- Other names: Biliary ileus
- Specialty: Gastroenterology

= Gallstone ileus =

Gallstone ileus is a rare form of small bowel obstruction caused by an impaction of a gallstone within the lumen of the small intestine. Such a gallstone enters the bowel via a cholecysto-enteric fistula. The presence of large stones, >2.5 cm in diameter, within the gallbladder are thought to predispose to fistula formation by gradual erosion through the gallbladder fundus. Once a fistula has formed, a stone may travel from the gallbladder into the bowel and become lodged almost anywhere along the gastrointestinal tract. Obstruction occurs most commonly at the near the distal ileum, within 60 cm proximally to the ileocecal valve. Rarely, gallstone ileus may recur if the underlying fistula is not treated.
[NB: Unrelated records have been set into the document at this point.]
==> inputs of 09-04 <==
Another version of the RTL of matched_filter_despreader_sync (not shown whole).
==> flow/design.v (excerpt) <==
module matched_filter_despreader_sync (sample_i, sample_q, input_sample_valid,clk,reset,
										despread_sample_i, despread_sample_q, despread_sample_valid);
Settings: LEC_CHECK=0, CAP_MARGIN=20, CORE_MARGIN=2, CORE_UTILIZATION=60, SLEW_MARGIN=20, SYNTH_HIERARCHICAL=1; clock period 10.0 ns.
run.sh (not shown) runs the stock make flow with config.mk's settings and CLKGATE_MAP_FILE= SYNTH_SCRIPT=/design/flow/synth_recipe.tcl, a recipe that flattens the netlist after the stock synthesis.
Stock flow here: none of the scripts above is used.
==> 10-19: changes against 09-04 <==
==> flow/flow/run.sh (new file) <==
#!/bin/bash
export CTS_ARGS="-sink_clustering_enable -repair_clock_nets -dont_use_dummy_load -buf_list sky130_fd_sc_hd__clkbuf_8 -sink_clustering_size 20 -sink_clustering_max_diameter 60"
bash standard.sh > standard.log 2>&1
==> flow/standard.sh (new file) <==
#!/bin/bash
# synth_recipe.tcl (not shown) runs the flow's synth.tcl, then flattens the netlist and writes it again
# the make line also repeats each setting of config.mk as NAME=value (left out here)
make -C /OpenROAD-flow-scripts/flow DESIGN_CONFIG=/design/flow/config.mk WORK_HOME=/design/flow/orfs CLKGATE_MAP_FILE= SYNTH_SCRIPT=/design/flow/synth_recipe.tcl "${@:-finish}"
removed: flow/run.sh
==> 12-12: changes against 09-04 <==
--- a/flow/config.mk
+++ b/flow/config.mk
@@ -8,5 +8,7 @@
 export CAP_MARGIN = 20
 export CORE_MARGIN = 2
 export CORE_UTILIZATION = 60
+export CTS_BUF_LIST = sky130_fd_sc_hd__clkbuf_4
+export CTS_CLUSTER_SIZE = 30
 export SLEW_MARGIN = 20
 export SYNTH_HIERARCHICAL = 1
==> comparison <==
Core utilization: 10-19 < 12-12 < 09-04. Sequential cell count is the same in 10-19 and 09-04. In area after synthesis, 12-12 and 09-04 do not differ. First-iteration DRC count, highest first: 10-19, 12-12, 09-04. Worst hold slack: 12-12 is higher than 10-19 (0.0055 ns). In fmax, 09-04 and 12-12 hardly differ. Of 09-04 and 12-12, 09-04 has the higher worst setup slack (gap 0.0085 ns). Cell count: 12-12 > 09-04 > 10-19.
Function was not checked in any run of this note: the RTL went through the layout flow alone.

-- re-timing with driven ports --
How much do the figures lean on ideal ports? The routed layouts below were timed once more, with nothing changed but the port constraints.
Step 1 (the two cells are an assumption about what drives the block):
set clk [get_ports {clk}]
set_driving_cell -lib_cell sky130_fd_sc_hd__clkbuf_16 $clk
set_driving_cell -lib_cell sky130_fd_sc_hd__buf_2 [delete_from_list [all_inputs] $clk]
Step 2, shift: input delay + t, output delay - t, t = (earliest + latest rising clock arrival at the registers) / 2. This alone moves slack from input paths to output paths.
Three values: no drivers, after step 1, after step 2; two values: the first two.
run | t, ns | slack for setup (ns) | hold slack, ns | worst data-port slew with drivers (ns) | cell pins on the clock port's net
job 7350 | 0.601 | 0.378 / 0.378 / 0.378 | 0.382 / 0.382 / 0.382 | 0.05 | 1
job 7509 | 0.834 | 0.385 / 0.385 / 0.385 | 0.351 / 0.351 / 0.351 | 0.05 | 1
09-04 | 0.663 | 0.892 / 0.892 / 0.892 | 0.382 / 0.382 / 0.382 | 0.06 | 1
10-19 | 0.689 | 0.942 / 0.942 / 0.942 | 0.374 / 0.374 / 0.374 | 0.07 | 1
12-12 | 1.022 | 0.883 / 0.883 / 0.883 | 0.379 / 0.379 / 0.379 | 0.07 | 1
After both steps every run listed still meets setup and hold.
From an optimization exercise on the open Yosys and OpenROAD flow, aimed at small area, a short achievable clock period and few clock cycles per item; shortcuts taken in it are not production practice. RTL that was checked went through simulation tests only; none was proved equivalent to the original. No functional check of the RTL was part of runs 2 and 7. No activity file was given, so power comes from the tool's default toggle rates.

**config.mk**
```make
export PLATFORM = sky130hd
export DESIGN_NAME = firewall
export DESIGN_NICKNAME = firewall
export VERILOG_FILES = /design/flow/design.v
export SDC_FILE = /design/flow/constraint.sdc
export NUM_CORES = 4
export LEC_CHECK = 0
export CAP_MARGIN = 20
export CORE_MARGIN = 2
export CORE_UTILIZATION = 40
export PLACE_DENSITY = 0.6
export SLEW_MARGIN = 20
```
**constraint.sdc**
```tcl
create_clock -name core_clock -period 5.5 [get_ports {clk}]
set_input_delay 1.1000 -clock core_clock [delete_from_list [all_inputs] [get_ports {clk}]]
set_output_delay 1.1000 -clock core_clock [all_outputs]
set_load 0.01 [all_outputs]
```
This is an optimization exercise on Yosys and OpenROAD, whose aim is small area, not a production implementation. The RTL was checked by simulation tests, not by an equivalence proof against the original design. Power is estimated from default activity; no workload was simulated.

**config.mk**
```make
export PLATFORM = sky130hd
export DESIGN_NAME = ps2
export DESIGN_NICKNAME = ps2
export VERILOG_FILES = /design/flow/design.v
export SDC_FILE = /design/flow/constraint.sdc
export NUM_CORES = 4
export LEC_CHECK = 0
export ABC_AREA = 1
export CAP_MARGIN = 20
export CORE_MARGIN = 2
export CORE_UTILIZATION = 40
export SLEW_MARGIN = 20
```
**constraint.sdc**
```tcl
create_clock -name core_clock -period 20.0 [get_ports {CLOCK_50}]
set_input_delay 4.0000 -clock core_clock [delete_from_list [all_inputs] [get_ports {CLOCK_50}]]
set_output_delay 4.0000 -clock core_clock [all_outputs]
set_load 0.01 [all_outputs]
```
**design.v**
```verilog
module segdriver(decimal_in, seg);
	output [6:0] seg;
	input [3:0] decimal_in;
	wire [15:0] m = 16'd1 << decimal_in;
	assign seg[0] = |(m & 16'b0010100000010010);
	assign seg[1] = |(m & 16'b1101100001100000);
	assign seg[2] = |(m & 16'b1101000000000100);
	assign seg[3] = |(m & 16'b1000011010010010);
	assign seg[4] = |(m & 16'b0000001010111010);
	assign seg[5] = |(m & 16'b0010000010001110);
	assign seg[6] = |(m & 16'b0001000010000011);
endmodule
module lcd(CLOCK_50, RESET, KEY0, ASCIIData, writeData,
	LCD_ON, LCD_BLON, LCD_EN, LCD_RS, LCD_DATA, LCD_RW);
input CLOCK_50;
input RESET;
input KEY0;
input [6:0] ASCIIData;
input writeData;
output LCD_ON;
output LCD_BLON;
output LCD_EN;
output LCD_RS;
output LCD_RW;
output [7:0] LCD_DATA;
assign LCD_ON = 1'b1;
assign LCD_BLON = 1'b1;
assign LCD_RW = 1'b0;
localparam COUNT = 2'b00, PEND2 = 2'b01, PARK = 2'b10, PEND1 = 2'b11;
reg [1:0] mode;
reg [19:0] C;
reg [1:0] state;
reg [2:0] idx;
reg hi;
reg [3:0] lo;
reg prevWriteData;
reg [7:0] data;
reg rs;
reg F;       
reg done;    
wire run = mode[1] & ~RESET;
wire [19:0] Cstep = {C[18:0], ~(C[19] ^ C[16])};
wire cEq1  = (C == 20'h00001);
wire cEq3  = (C == 20'h00007);
wire cEq21 = (C == 20'hFFFF1);
wire porEnd = (C == 20'hC0007);
wire delayEnd = (C == 20'h56C7C);
assign LCD_EN = F & (C[3] | C[4]);
assign LCD_RS = rs;
assign LCD_DATA = data;
wire wr = writeData & ~prevWriteData;
wire isChar = (ASCIIData >= 7'h20) && (ASCIIData != 7'h7F);
wire loadInst = (idx != 3'd5);
wire load = wr | loadInst;
wire exit1 = ~F | (cEq1 & done);
reg [7:0] instData;
always @* begin
	case (idx)
		3'd0: instData = 8'h38;
		3'd1: instData = 8'h0F;
		3'd2: instData = 8'h01;
		3'd3: instData = 8'h06;
		3'd4: instData = 8'h80;
		default: instData = 8'h00;
	endcase
end
always @(posedge CLOCK_50) begin
	if (RESET) begin
		mode <= COUNT;
		C <= 20'd0;
	end
	else case (mode)
		COUNT: begin
			if (porEnd) begin
				mode <= KEY0 ? PARK : PEND1;
				C <= 20'd0;
			end
			else
				C <= Cstep;
		end
		PEND2: begin
			mode <= COUNT;
			C <= 20'h00003;
		end
		default: begin
			if (mode == PEND1)
				mode <= PEND2;
			else if (!KEY0)
				mode <= PEND1;
			case (state)
				2'd0: C <= load ? Cstep : 20'd0;
				2'd1: C <= exit1 ? 20'h00003 : Cstep;
				2'd2: C <= delayEnd ? 20'd0 : Cstep;
				2'd3: C <= 20'd0;
			endcase
		end
	endcase
end
always @(posedge CLOCK_50) begin
	if (!run) begin
		state <= 2'd0;
		idx <= 3'd0;
		hi <= 1'b0;
		lo <= 4'd0;
		prevWriteData <= 1'b0;
		data <= 8'd0;
		rs <= 1'b0;
		F <= 1'b0;
		done <= 1'b0;
	end
	else begin
		prevWriteData <= writeData;
		if (F && cEq21) begin
			F <= 1'b0;
			done <= 1'b1;
		end
		case (state)
		2'd0: begin
			if (wr) begin
				if (isChar) begin
					data <= {1'b0, ASCIIData};
					rs <= 1'b1;
					if (lo != 4'hF) lo <= lo + 4'd1;
				end
				else begin
					rs <= 1'b0;
					case (ASCIIData)
					7'h11: begin
						hi <= 1'b0;
						data <= {4'b1000, lo};
					end
					7'h12: begin
						hi <= 1'b1;
						data <= {4'b1100, lo};
					end
					7'h13: begin
						if (lo != 4'h0) begin
							lo <= lo - 4'd1;
							data <= {1'b1, hi, 2'b00, lo - 4'd1};
						end
						else
							data <= {1'b1, hi, 2'b00, lo};
					end
					7'h14: begin
						if (lo != 4'hF) begin
							lo <= lo + 4'd1;
							data <= {1'b1, hi, 2'b00, lo + 4'd1};
						end
						else
							data <= {1'b1, hi, 2'b00, lo};
					end
					7'h0D: begin
						hi <= 1'b1;
						lo <= 4'd0;
						data <= 8'hC0;
					end
					7'h1B: begin
						hi <= 1'b0;
						lo <= 4'd0;
						data <= 8'h01;
					end
					default: data <= 8'h00;
					endcase
				end
			end
			else if (loadInst) begin
				data <= instData;
				rs <= 1'b0;
			end
			if (load) begin
				state <= 2'd1;
				F <= 1'b1;
			end
		end
		2'd1: if (exit1) state <= 2'd2;
		2'd2: if (delayEnd) state <= 2'd3;
		2'd3: begin
			if (idx != 3'd5) idx <= idx + 3'd1;
			state <= 2'd0;
		end
		endcase
	end
end
endmodule
module ps2(CLOCK_50, RESET, PS2_CLK, PS2_DAT, LCD_ON, LCD_BLON, LCD_EN,
	LCD_RS, LCD_DATA, LCD_RW, HEX0, HEX1, HEX4, HEX5, GPIO_1, LEDR, KEY);
input CLOCK_50, RESET, PS2_CLK, PS2_DAT;
input [1:0] KEY;
output wire [6:0] HEX0;
output wire [6:0] HEX1;
output wire [6:0] HEX4;
output wire [6:0] HEX5;
output [1:0] GPIO_1;
output [1:0] LEDR;
output LCD_ON;
output LCD_BLON;
output LCD_EN;
output LCD_RS;
output LCD_RW;
output [7:0] LCD_DATA;
reg [2:0] ps2ClkSync;
reg [1:0] ps2DatSync;
always @(posedge CLOCK_50) begin
	ps2ClkSync <= {ps2ClkSync[1:0], PS2_CLK};
	ps2DatSync <= {ps2DatSync[0], PS2_DAT};
end
wire ps2ClkRise = ps2ClkSync[1] & ~ps2ClkSync[2];
wire ps2Dat = ps2DatSync[1];
reg [22:0] porLfsr;
reg resetNeg;
always @(posedge CLOCK_50) begin
	if (RESET) begin
		porLfsr <= 23'd0;
		resetNeg <= 1'b0;
	end
	else begin
		porLfsr <= {porLfsr[21:0], ~(porLfsr[22] ^ porLfsr[17])};
		resetNeg <= resetNeg | (porLfsr == 23'h5FA021);
	end
end
reg [7:0] PS2Data;    
reg prevF0;           
reg [3:0] rxState;    
reg shiftOn;
reg writeData;
reg [6:0] ASCIIData;
wire shiftCode = (PS2Data == 8'h12) || (PS2Data == 8'h59);
wire isF0 = (PS2Data == 8'hF0);
wire brk = isF0 | prevF0;
reg [6:0] a;
wire sh = shiftOn;
always @* begin
	a = 7'h00;
	if (!PS2Data[7])
	case (PS2Data[6:0])
		7'h0E: a = sh ? 7'h7E : 7'h60;
		7'h15: a = sh ? 7'h51 : 7'h71;
		7'h16: a = sh ? 7'h21 : 7'h31;
		7'h1A: a = sh ? 7'h5A : 7'h7A;
		7'h1B: a = sh ? 7'h53 : 7'h73;
		7'h1C: a = sh ? 7'h41 : 7'h61;
		7'h1D: a = sh ? 7'h57 : 7'h77;
		7'h1E: a = sh ? 7'h40 : 7'h32;
		7'h21: a = sh ? 7'h43 : 7'h63;
		7'h22: a = sh ? 7'h58 : 7'h78;
		7'h23: a = sh ? 7'h44 : 7'h64;
		7'h24: a = sh ? 7'h45 : 7'h65;
		7'h25: a = sh ? 7'h24 : 7'h34;
		7'h26: a = sh ? 7'h23 : 7'h33;
		7'h29: a = 7'h20;
		7'h2A: a = sh ? 7'h56 : 7'h76;
		7'h2B: a = sh ? 7'h46 : 7'h66;
		7'h2C: a = sh ? 7'h54 : 7'h74;
		7'h2D: a = sh ? 7'h52 : 7'h72;
		7'h2E: a = sh ? 7'h25 : 7'h35;
		7'h31: a = sh ? 7'h4E : 7'h6E;
		7'h32: a = sh ? 7'h42 : 7'h62;
		7'h33: a = sh ? 7'h48 : 7'h68;
		7'h34: a = sh ? 7'h47 : 7'h67;
		7'h35: a = sh ? 7'h59 : 7'h79;
		7'h36: a = sh ? 7'h5E : 7'h36;
		7'h3A: a = sh ? 7'h4D : 7'h6D;
		7'h3B: a = sh ? 7'h4A : 7'h6A;
		7'h3C: a = sh ? 7'h55 : 7'h75;
		7'h3D: a = sh ? 7'h26 : 7'h37;
		7'h3E: a = sh ? 7'h2A : 7'h38;
		7'h41: a = sh ? 7'h3C : 7'h2C;
		7'h42: a = sh ? 7'h4B : 7'h6B;
		7'h43: a = sh ? 7'h49 : 7'h69;
		7'h44: a = sh ? 7'h4F : 7'h6F;
		7'h45: a = sh ? 7'h29 : 7'h30;
		7'h46: a = sh ? 7'h28 : 7'h39;
		7'h49: a = sh ? 7'h3E : 7'h2E;
		7'h4A: a = sh ? 7'h3F : 7'h2F;
		7'h4B: a = sh ? 7'h4C : 7'h6C;
		7'h4C: a = sh ? 7'h3A : 7'h3B;
		7'h4D: a = sh ? 7'h50 : 7'h70;
		7'h4E: a = sh ? 7'h5F : 7'h2D;
		7'h52: a = sh ? 7'h22 : 7'h27;
		7'h54: a = sh ? 7'h7B : 7'h5B;
		7'h55: a = sh ? 7'h2B : 7'h3D;
		7'h5A: a = 7'h0D;
		7'h5B: a = sh ? 7'h7D : 7'h5D;
		7'h5D: a = sh ? 7'h7C : 7'h60;
		7'h66: a = 7'h08;
		7'h6B: a = 7'h13;
		7'h71: a = 7'h7F;
		7'h72: a = 7'h12;
		7'h74: a = 7'h14;
		7'h75: a = 7'h11;
		7'h76: a = 7'h1B;
		default: a = 7'h00;
	endcase
end
always @(posedge CLOCK_50) begin
	if (RESET || !resetNeg) begin
		rxState <= 4'd0;
		shiftOn <= 1'b0;
		writeData <= 1'b0;
		PS2Data <= 8'd0;
		prevF0 <= 1'b0;
		ASCIIData <= 7'd0;
	end
	else if (ps2ClkRise) begin
		if (rxState == 4'd0) begin
			if (!ps2Dat) begin
				writeData <= 1'b0;
				rxState <= 4'd1;
			end
		end
		else if (rxState != 4'd9) begin
			PS2Data <= {ps2Dat, PS2Data[7:1]};
			rxState <= rxState + 4'd1;
		end
		else begin
			prevF0 <= isF0;
			rxState <= 4'd0;
			if (brk) begin
				if (shiftCode)
					shiftOn <= 1'b0;
			end
			else if (shiftCode)
				shiftOn <= 1'b1;
			else begin
				ASCIIData <= a;
				writeData <= 1'b1;
			end
		end
	end
end
assign GPIO_1[0] = PS2_DAT;
assign GPIO_1[1] = PS2_CLK;
assign LEDR[0] = shiftOn;
assign LEDR[1] = 1'b0;
segdriver make0(PS2Data[3:0], HEX0);
segdriver make1(PS2Data[7:4], HEX1);
segdriver ascii0(ASCIIData[3:0], HEX4);
segdriver ascii1({1'b0, ASCIIData[6:4]}, HEX5);
lcd lcd16x2(.CLOCK_50(CLOCK_50), .RESET(RESET), .KEY0(KEY[0]),
	.ASCIIData(ASCIIData), .writeData(writeData),
	.LCD_ON(LCD_ON), .LCD_BLON(LCD_BLON), .LCD_EN(LCD_EN),
	.LCD_RS(LCD_RS), .LCD_DATA(LCD_DATA), .LCD_RW(LCD_RW));
endmodule
```
**run.sh**
```bash
#!/bin/bash
# synth_recipe.tcl (not shown) runs the flow's synth.tcl, then flattens the netlist and writes it again
# the make line also repeats each setting of config.mk as NAME=value (left out here)
make -C /OpenROAD-flow-scripts/flow DESIGN_CONFIG=/design/flow/config.mk WORK_HOME=/design/flow/orfs CLKGATE_MAP_FILE= SYNTH_SCRIPT=/design/flow/synth_recipe.tcl finish
```
==> run summary <==
-- metal layers --
| layer | track usage, % | vias up | routed length (um) |
|---|---|---|---|
| li1 | - | 3263 | - |
| met1 | 28.7 | 2819 | 7690 |
| met2 | 33.4 | 203 | 7530 |
| met3 | 4.05 | 43 | 981 |
| met4 | 6.98 | 0 | 427 |
| met5 | 0 | - | 0 |
-- cell type report --
type                            count  area (um^2)
Fill cell                        1566         7730
Multi-Input combinational cell    738         3490
Sequential cell                    95         1900
Inverter                          123          462
Timing Repair Buffer               46          458
Clock buffer                       12          246
Tap cell                          184          230
Clock inverter                      3         67.6
-- path summary, 6_finish.rpt --
path                              start                         to  slack (ns)  cells past startpoint
setup reg to reg   shiftOn$_SDFFE_PP0P_  ASCIIData[2]$_SDFFE_PP0P_       17.59                      8
hold / removal    ps2ClkSync[0]$_DFF_P_      ps2ClkSync[1]$_DFF_P_        0.33                      0
hold reg to reg   ps2ClkSync[0]$_DFF_P_      ps2ClkSync[1]$_DFF_P_        0.33                      0
setup / recovery                PS2_DAT                  GPIO_1[0]       10.99                      2
-- Yosys cell counts (2+ instances only) --
cell / count
dfxtp_1: 95
inv_2: 9
o211ai_1: 7
o2111ai_1: 3
nor3_1: 17
nor4_1: 8
nand3_1: 50
nor2_2: 12
ha_1: 15
a21oi_1: 76
or2_2: 4
o21ai_1: 2
clkbuf_1: 16
xor2_1: 4
a211oi_1: 2
a31oi_1: 7
o221ai_1: 2
nand4_1: 30
conb_1: 2
buf_4: 8
o21ai_0: 64
nor2_1: 176
inv_1: 113
o22ai_1: 4
buf_2: 6
nand3b_1: 4
nand2_1: 233
-- logic make-up after synthesis --
kind of cell               count (synthesis)  synth area share (%)
and+or+nand+nor                          539                  38.0
AOI/OAI and AO/OA                        175                  16.1
buffers and inverters                    153                  10.2
DFF                                       95                  31.7
adders and majority gates                 15                  3.13
xor gates and xnor gates                   5                 0.730
other                                      2                 0.125
-- power groups by stage --
stage	sequential, W	combinational (W)	clock, W
2_1_floorplan	0.000195	0.00000435	0
3_3_place_gp	0.000196	0.00000518	0
3_5_place_dp	0.000196	0.00000521	0
4_1_cts	0.000191	0.00000522	0.000186
5_1_grt	0.000191	0.00000588	0.000195
6_report	0.000191	0.00000519	0.000182
-- state kept, by name, summed over array words and instances (netlist names), 2 cells and up --
| signal | flops |
|---|---|
| lcd16x2.C | 20 |
| lcd16x2.lo | 4 |
| rxState | 4 |
| ps2ClkSync | 3 |
| lcd16x2.state | 2 |
| ASCIIData | 7 |
| lcd16x2.mode | 2 |
| ps2DatSync | 2 |
| lcd16x2.data | 8 |
| porLfsr | 23 |
| lcd16x2.idx | 3 |
| PS2Data | 8 |
-- per-stage QoR --
stage / total power, W / worst slack [ns] / area (um^2) / hold slack, ns / util (%)
after CTS: 0.000383 / 10.98 / 6860 / 0.330 / 47.0
after global routing: 0.000393 / 10.97 / 6860 / 0.347 / 47.0
final: 0.000378 / 10.99 / 6860 / 0.326 / 47.0
after floorplan: 0.000200 / 11.88 / 6010 / 0.310 / -
after detailed placement: 0.000201 / 10.98 / 6540 / 0.315 / 44.9
after global placement: 0.000201 / 10.99 / 6540 / 0.311 / 44.9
First described by Thomas Bartholin in 1654, the name "gallstone ileus" is a misnomer because an ileus is, by definition, a non-mechanical bowel motility failure (as opposed to a mechanical obstruction by a stone).

==Diagnosis==
Diagnosis of gallstone ileus requires radiographic studies. Classic radiographic findings are known as Rigler's triad:
- pneumobilia (air within the biliary tree)
- evidence of small bowel obstruction
- radiopaque gallstone on abdominal radiograph

==Treatment==
Initial management involves fluid resuscitation and potentially nasogastric suctioning. Since gallstone ileus constitutes a form of mechanical small bowel obstruction, it can be a surgical emergency and requires open or laparoscopic surgery to remove an impacted stone. The different strategies for surgical management are either enterolithotomy alone, allowing a delayed cholecystectomy after an inflammation-free period of 4–6 weeks (and therefore two-stage surgery) or enterolithotomy in combination with a cholecystectomy and fistula division (one-stage surgery). The different strategies for surgical management are controversial, and depend on factors such as patient fitness for surgery and comorbidities.

==Eponym==
Bouveret's syndrome refers to reverse gallstone ileus where the gallstone propagates proximally and causes gastric outlet obstruction by being impacted in first part of duodenum.